Hounds Of Love – Film Review

Suburban life feels very different thanks to this gripping serial-killer horror

Nobody ever really knows what’s happening just down the road. It’s 1987 in suburban Australia, and locals are barely aware that a girl has gone missing. Posters bearing her face are torn and ignored. Certainly, nobody has any inkling that a pair of serial killers is moving among them, luring teenagers into their home, subjecting them to rape and torture, then dumping their bodies in the woods. Vicki (Ashleigh Cummings) sees little reason to be worried about entering a strange home to buy drugs for a party, until the door is padlocked behind her.

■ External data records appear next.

File: config.mk
export PLATFORM = sky130hd
export DESIGN_NAME = axis_merge_top
export DESIGN_NICKNAME = d
export VERILOG_FILES = /design/src/stream_pkg.sv /design/src/axis_fifo_sync.sv /design/src/axis_rr_arbiter.sv /design/src/axis_merge_top.sv
export VERILOG_INCLUDE_DIRS = /design/src
export SDC_FILE = /design/constraint.sdc
export NUM_CORES = 1
export LEC_CHECK = 0
export ABC_AREA = 1
export BUFFER_PORTS_ARGS = -buffer_cell sky130_fd_sc_hd__clkbuf_2
export CAP_MARGIN = 20
export CORE_MARGIN = 4
export CORE_UTILIZATION = 39
export CTS_CLUSTER_DIAMETER = 60
export DETAILED_ROUTE_END_ITERATION = 8
export GPL_ROUTABILITY_DRIVEN = 0
export PLACE_DENSITY = 0.63
export SLEW_MARGIN = 20
export SYNTH_ARGS = -nofsm -noshare
export SYNTH_HDL_FRONTEND = slang
export SYNTH_HIERARCHICAL = 1
export SYNTH_SLANG_ARGS = --single-unit
export TNS_END_PERCENT = 5
File: constraint.sdc
create_clock -name clk -period 5.2 [get_ports clk]
set_input_delay 0.52 -clock clk [delete_from_list [all_inputs] [get_ports clk]]
set_output_delay 0.52 -clock clk [all_outputs]
set_load 0.05 [all_outputs]
File: src/stream_config.svh
////////////////////////////////////////////////////////////////////////////
// stream merger configuration
// sizes shared by the input FIFOs, the arbiter and the top level
////////////////////////////////////////////////////////////////////////////

`ifndef STREAM_CONFIG_SVH
`define STREAM_CONFIG_SVH

// width of one data word on every stream
`define STREAM_DATA_WIDTH 32

// number of input ports feeding the merged stream
// keep in step with the port index width in the package
`define STREAM_NUM_PORTS 4

// words held by each input FIFO
// power of two only, the pointers wrap naturally
`define STREAM_FIFO_DEPTH 8

`endif

////////////////////////////////////////////////////////////////////////////
////////////////////////////////////////////////////////////////////////////

File: src/stream_pkg.sv
////////////////////////////////////////////////////////////////////////////
// stream merger types
// beat layout of the merged output, source port index and the
// arbiter state encoding
////////////////////////////////////////////////////////////////////////////

`default_nettype none

`include "stream_config.svh"

package stream_pkg;

  //////////////////////////////////////////////////////////////////////////
  // port index
  //////////////////////////////////////////////////////////////////////////

  // wide enough to name every input port
  typedef logic [$clog2(`STREAM_NUM_PORTS)-1:0] port_idx_t;

  //////////////////////////////////////////////////////////////////////////
  // output beat
  //////////////////////////////////////////////////////////////////////////

  // one word on the merged stream
  // src sits in the upper bits, data below it
  typedef struct packed {
    port_idx_t                     src;
    logic [`STREAM_DATA_WIDTH-1:0] data;
  } beat_t;

  //////////////////////////////////////////////////////////////////////////
  // arbiter state
  //////////////////////////////////////////////////////////////////////////

  // idle means the output register is empty
  // hold means it carries a beat not yet taken downstream
  typedef enum logic {
    arb_idle = 1'b0,
    arb_hold = 1'b1
  } arb_state_e;

endpackage

`default_nettype wire

File: src/axis_fifo_sync.sv
////////////////////////////////////////////////////////////////////////////
// synchronous stream FIFO
// valid/ready on both sides, first word falls through to the read port
// register memory with extended pointers for full/empty detection
//
// reset   : synchronous, active high
// output  : unregistered head word
////////////////////////////////////////////////////////////////////////////

`timescale 1ns/100ps
`default_nettype none

`include "stream_config.svh"

module axis_fifo_sync #(

  // number of words, power of two
  parameter int DEPTH = `STREAM_FIFO_DEPTH

) (

  // core interface
  input  logic                          clk,
  input  logic                          reset,

  // slave interface
  input  logic                          s_valid,
  output logic                          s_ready,
  input  logic [`STREAM_DATA_WIDTH-1:0] s_data,

  // master interface
  output logic                          m_valid,
  input  logic                          m_ready,
  output logic [`STREAM_DATA_WIDTH-1:0] m_data

);

  //////////////////////////////////////////////////////////////////////////
  // local sizes
  //////////////////////////////////////////////////////////////////////////

  // address bits into the memory
  localparam int AW = $clog2(DEPTH);

  // pointer step, one bit wider than the address
  localparam logic [AW:0] PTR_ONE = {{AW{1'b0}}, 1'b1};

  //////////////////////////////////////////////////////////////////////////
  // internal signals
  //////////////////////////////////////////////////////////////////////////

  // storage, no reset on payload
  logic [`STREAM_DATA_WIDTH-1:0] mem [DEPTH];

  // pointers carry a wrap bit above the address
  logic [AW:0] wr_ptr_q;
  logic [AW:0] rd_ptr_q;

  logic        fifo_full;
  logic        fifo_empty;
  logic        fifo_write;
  logic        fifo_read;

  //////////////////////////////////////////////////////////////////////////
  // status
  //////////////////////////////////////////////////////////////////////////

  // same address, wrap bits differ
  assign fifo_full  = (wr_ptr_q[AW] != rd_ptr_q[AW]) &&
                      (wr_ptr_q[AW-1:0] == rd_ptr_q[AW-1:0]);

  // pointers equal including wrap bit
  assign fifo_empty = (wr_ptr_q == rd_ptr_q);

  // slave side
  assign s_ready    = ~fifo_full;
  assign fifo_write = s_valid & s_ready;

  // master side
  assign m_valid    = ~fifo_empty;
  assign fifo_read  = m_valid & m_ready;

  //////////////////////////////////////////////////////////////////////////
  // pointers
  //////////////////////////////////////////////////////////////////////////

  // write side
  always_ff @(posedge clk) begin
    if (reset) begin
      wr_ptr_q <= '0;
    end else if (fifo_write) begin
      wr_ptr_q <= wr_ptr_q + PTR_ONE;
    end
  end

  // read side, independent of write so both may move in one cycle
  always_ff @(posedge clk) begin
    if (reset) begin
      rd_ptr_q <= '0;
    end else if (fifo_read) begin
      rd_ptr_q <= rd_ptr_q + PTR_ONE;
    end
  end

  //////////////////////////////////////////////////////////////////////////
  // memory
  //////////////////////////////////////////////////////////////////////////

  always_ff @(posedge clk) begin
    if (fifo_write) begin
      mem[wr_ptr_q[AW-1:0]] <= s_data;
    end
  end

  // head word straight out of the array
  // visible the cycle after it was written into an empty FIFO
  assign m_data = mem[rd_ptr_q[AW-1:0]];

endmodule

`default_nettype wire

File: src/axis_rr_arbiter.sv
////////////////////////////////////////////////////////////////////////////
// round-robin stream arbiter
// picks one valid FIFO head per cycle, starting after the last winner,
// and registers the beat with its source port on the merged stream
//
// reset   : synchronous, active high
// output  : registered
////////////////////////////////////////////////////////////////////////////

`timescale 1ns/100ps
`default_nettype none

`include "stream_config.svh"

module axis_rr_arbiter (

  // core interface
  input  logic                                                clk,
  input  logic                                                reset,

  // FIFO heads
  input  logic [`STREAM_NUM_PORTS-1:0]                        fifo_valid,
  input  logic [`STREAM_NUM_PORTS-1:0][`STREAM_DATA_WIDTH-1:0] fifo_data,
  output logic [`STREAM_NUM_PORTS-1:0]                        fifo_ready,

  // merged stream
  output logic                                                out_valid,
  input  logic                                                out_ready,
  output stream_pkg::beat_t                                   out_beat

);

  localparam int NP = `STREAM_NUM_PORTS;

  //////////////////////////////////////////////////////////////////////////
  // internal signals
  //////////////////////////////////////////////////////////////////////////

  // control state
  stream_pkg::arb_state_e state_q;
  stream_pkg::port_idx_t  prio_q;

  // output register payload
  stream_pkg::beat_t      beat_q;

  // search results
  stream_pkg::port_idx_t  cand_idx;
  stream_pkg::port_idx_t  grant_idx;
  logic                   found;
  logic                   can_take;
  logic                   take;

  //////////////////////////////////////////////////////////////////////////
  // round-robin search
  //////////////////////////////////////////////////////////////////////////

  // walk the ports from prio_q upward with wrap
  // first valid one wins
  always_comb begin
    found     = 1'b0;
    grant_idx = prio_q;
    cand_idx  = prio_q;
    for (int i = 0; i < NP; i++) begin
      cand_idx = stream_pkg::port_idx_t'((int'(prio_q) + i) % NP);
      if (!found && fifo_valid[cand_idx]) begin
        found     = 1'b1;
        grant_idx = cand_idx;
      end
    end
  end

  // register free now or drained this cycle
  assign can_take = (state_q == stream_pkg::arb_idle) || out_ready;
  assign take     = found && can_take;

  // one-hot ready, only toward the winner
  always_comb begin
    fifo_ready = '0;
    if (take) begin
      fifo_ready[grant_idx] = 1'b1;
    end
  end

  //////////////////////////////////////////////////////////////////////////
  // control registers
  //////////////////////////////////////////////////////////////////////////

  always_ff @(posedge clk) begin
    if (reset) begin
      state_q <= stream_pkg::arb_idle;
      prio_q  <= '0;
    end else begin
      if (take) begin
        state_q <= stream_pkg::arb_hold;
        // next search starts just past the winner
        prio_q  <= stream_pkg::port_idx_t'((int'(grant_idx) + 1) % NP);
      end else if (out_ready) begin
        state_q <= stream_pkg::arb_idle;
      end
    end
  end

  //////////////////////////////////////////////////////////////////////////
  // output register
  //////////////////////////////////////////////////////////////////////////

  // loaded only on a take, so it stays put under back-pressure
  always_ff @(posedge clk) begin
    if (take) begin
      beat_q.src  <= grant_idx;
      beat_q.data <= fifo_data[grant_idx];
    end
  end

  assign out_valid = (state_q == stream_pkg::arb_hold);
  assign out_beat  = beat_q;

endmodule

`default_nettype wire

File: src/axis_merge_top.sv
////////////////////////////////////////////////////////////////////////////
// four-port stream merger
// one FIFO per input stream, a round-robin arbiter shares the single
// output stream among them and tags each beat with its source port
//
// latency : 2 cycles without contention
// reset   : synchronous, active high
////////////////////////////////////////////////////////////////////////////

`timescale 1ns/100ps
`default_nettype none

`include "stream_config.svh"

module axis_merge_top (

  // core interface
  input  logic                                                clk,
  input  logic                                                reset,

  // input streams, one bit or word per port
  input  logic [`STREAM_NUM_PORTS-1:0]                        in_valid,
  output logic [`STREAM_NUM_PORTS-1:0]                        in_ready,
  input  logic [`STREAM_NUM_PORTS-1:0][`STREAM_DATA_WIDTH-1:0] in_data,

  // merged output stream
  output logic                                                out_valid,
  input  logic                                                out_ready,
  output stream_pkg::beat_t                                   out_beat

);

  //////////////////////////////////////////////////////////////////////////
  // FIFO to arbiter wiring
  //////////////////////////////////////////////////////////////////////////

  logic [`STREAM_NUM_PORTS-1:0]                         fifo_valid;
  logic [`STREAM_NUM_PORTS-1:0]                         fifo_ready;
  logic [`STREAM_NUM_PORTS-1:0][`STREAM_DATA_WIDTH-1:0] fifo_data;

  // one FIFO per port
  // instances land at gen_fifo[0..3].u_fifo
  for (genvar i = 0; i < `STREAM_NUM_PORTS; i++) begin : gen_fifo
    axis_fifo_sync #(
      .DEPTH   (`STREAM_FIFO_DEPTH)
    ) u_fifo (
      .clk     (clk),
      .reset   (reset),
      .s_valid (in_valid[i]),
      .s_ready (in_ready[i]),
      .s_data  (in_data[i]),
      .m_valid (fifo_valid[i]),
      .m_ready (fifo_ready[i]),
      .m_data  (fifo_data[i])
    );
  end

  //////////////////////////////////////////////////////////////////////////
  // arbiter and output register
  //////////////////////////////////////////////////////////////////////////

  axis_rr_arbiter u_arb (
    .clk        (clk),
    .reset      (reset),
    .fifo_valid (fifo_valid),
    .fifo_data  (fifo_data),
    .fifo_ready (fifo_ready),
    .out_valid  (out_valid),
    .out_ready  (out_ready),
    .out_beat   (out_beat)
  );

endmodule

`default_nettype wire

Hounds Of Love is not strictly what you’d call an enjoyable time at the cinema, but it’s an endurance test worth taking. Writer-director Ben Young’s debut will leave you wrungout, with heart racing and palms sweating, but also invigorated by the birth of a brilliant new filmmaking talent.

What makes Young’s depiction of Vicki’s walk into hell so effective is how normal he makes her surroundings. The home of her captors, John and Evelyn White (Stephen Curry and Emma Booth), is a boring prefab. There are bills on the table. Evelyn potters around as Vicki lies chained to a bed. The mundanity of it makes Vicki’s horror stand out all the more vividly. Young doesn’t whip his camera around or go in for quick, jumpy cuts to scare the audience, but lazily moves through the action, watching distantly as John and Evelyn wander into Vicki’s room, closing the door behind them. Young doesn’t invite us in, but that doesn’t stop unwanted images, powered by his suggestion, clawing inside your head and settling into the darkest corners. Dan Luscombe’s synth-led score and ’80s hits from Joy Division and Cat Stevens are all used to haunting effect.

The film is driven by three savage central performances. Booth particularly is shattering, making Evelyn a broken woman who asked the worst possible man to fix her. Young gives us every side of his characters, finding the good and the bad and examining how the balance got thrown so wildly off. He gives us monsters all the more frightening because, in enough tiny ways, they’re just like the rest of us.